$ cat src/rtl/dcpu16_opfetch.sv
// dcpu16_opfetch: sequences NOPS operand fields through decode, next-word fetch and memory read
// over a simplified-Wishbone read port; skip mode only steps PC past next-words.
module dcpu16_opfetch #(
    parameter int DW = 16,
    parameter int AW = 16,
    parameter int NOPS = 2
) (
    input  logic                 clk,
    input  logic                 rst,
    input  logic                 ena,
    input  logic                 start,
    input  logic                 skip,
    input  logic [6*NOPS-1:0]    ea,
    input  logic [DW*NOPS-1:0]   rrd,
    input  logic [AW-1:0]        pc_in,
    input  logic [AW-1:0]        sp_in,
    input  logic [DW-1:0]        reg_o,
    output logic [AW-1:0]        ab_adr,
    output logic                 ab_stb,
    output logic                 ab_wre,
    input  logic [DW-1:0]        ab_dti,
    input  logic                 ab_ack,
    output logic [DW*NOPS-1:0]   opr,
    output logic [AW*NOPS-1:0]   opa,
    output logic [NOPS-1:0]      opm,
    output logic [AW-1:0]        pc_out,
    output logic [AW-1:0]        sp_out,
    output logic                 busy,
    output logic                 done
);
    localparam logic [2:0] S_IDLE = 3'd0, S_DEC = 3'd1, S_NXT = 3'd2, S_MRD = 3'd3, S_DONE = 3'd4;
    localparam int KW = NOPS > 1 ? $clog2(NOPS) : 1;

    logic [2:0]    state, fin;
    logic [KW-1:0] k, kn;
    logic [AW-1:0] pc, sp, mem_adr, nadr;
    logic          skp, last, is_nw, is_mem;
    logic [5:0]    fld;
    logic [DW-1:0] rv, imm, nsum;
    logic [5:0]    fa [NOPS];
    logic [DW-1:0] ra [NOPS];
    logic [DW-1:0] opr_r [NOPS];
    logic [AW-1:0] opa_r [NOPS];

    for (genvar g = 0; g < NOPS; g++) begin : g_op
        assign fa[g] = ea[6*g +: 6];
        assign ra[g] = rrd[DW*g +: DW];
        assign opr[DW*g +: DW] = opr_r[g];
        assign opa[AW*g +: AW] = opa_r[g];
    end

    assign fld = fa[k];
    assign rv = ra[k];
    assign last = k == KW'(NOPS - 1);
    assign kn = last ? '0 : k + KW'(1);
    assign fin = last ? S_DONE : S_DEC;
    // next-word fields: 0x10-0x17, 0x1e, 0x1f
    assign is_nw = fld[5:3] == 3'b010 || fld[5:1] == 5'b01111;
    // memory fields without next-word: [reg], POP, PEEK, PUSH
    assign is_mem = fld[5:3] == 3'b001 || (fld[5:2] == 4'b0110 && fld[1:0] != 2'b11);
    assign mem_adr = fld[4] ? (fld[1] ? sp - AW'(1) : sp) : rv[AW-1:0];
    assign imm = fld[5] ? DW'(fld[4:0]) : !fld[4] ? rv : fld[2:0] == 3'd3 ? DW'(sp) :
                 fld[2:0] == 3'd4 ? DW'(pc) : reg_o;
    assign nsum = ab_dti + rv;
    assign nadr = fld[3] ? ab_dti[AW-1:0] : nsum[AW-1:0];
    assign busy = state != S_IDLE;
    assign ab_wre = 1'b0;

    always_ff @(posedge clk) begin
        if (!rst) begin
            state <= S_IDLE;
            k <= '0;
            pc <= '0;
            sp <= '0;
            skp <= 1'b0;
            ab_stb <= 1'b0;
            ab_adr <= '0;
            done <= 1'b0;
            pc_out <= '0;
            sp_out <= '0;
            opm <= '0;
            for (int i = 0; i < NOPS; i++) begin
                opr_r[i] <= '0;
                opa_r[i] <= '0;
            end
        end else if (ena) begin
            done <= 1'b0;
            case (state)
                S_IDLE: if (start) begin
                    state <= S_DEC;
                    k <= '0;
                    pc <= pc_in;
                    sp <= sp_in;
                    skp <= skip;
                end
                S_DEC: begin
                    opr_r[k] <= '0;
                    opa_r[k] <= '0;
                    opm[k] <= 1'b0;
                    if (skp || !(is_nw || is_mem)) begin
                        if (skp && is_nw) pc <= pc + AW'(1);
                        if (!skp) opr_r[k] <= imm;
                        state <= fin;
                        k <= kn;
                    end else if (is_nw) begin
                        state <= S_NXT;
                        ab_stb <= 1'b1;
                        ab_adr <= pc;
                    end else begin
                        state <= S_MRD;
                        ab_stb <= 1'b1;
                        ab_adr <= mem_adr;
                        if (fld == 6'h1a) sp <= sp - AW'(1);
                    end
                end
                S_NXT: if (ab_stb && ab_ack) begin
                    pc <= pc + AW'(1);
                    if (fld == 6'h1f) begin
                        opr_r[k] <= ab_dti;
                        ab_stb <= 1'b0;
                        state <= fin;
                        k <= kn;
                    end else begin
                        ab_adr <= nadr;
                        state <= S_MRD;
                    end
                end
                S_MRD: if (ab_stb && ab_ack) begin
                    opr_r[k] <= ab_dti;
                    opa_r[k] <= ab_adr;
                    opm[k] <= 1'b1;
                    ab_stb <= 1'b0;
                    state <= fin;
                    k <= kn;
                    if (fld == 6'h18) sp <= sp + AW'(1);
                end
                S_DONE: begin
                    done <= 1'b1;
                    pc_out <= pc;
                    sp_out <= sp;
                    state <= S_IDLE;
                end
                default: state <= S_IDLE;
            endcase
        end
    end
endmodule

***

• _Instructions for the task_
Write out, word for word, the line containing "S_MRD: if (ab_stb" and all the lines after it in the entries above, and nothing more.

• _Exercise output_
                S_MRD: if (ab_stb && ab_ack) begin
                    opr_r[k] <= ab_dti;
                    opa_r[k] <= ab_adr;
                    opm[k] <= 1'b1;
                    ab_stb <= 1'b0;
                    state <= fin;
                    k <= kn;
                    if (fld == 6'h18) sp <= sp + AW'(1);
                end
                S_DONE: begin
                    done <= 1'b1;
                    pc_out <= pc;
                    sp_out <= sp;
                    state <= S_IDLE;
                end
                default: state <= S_IDLE;
            endcase
        end
    end
endmodule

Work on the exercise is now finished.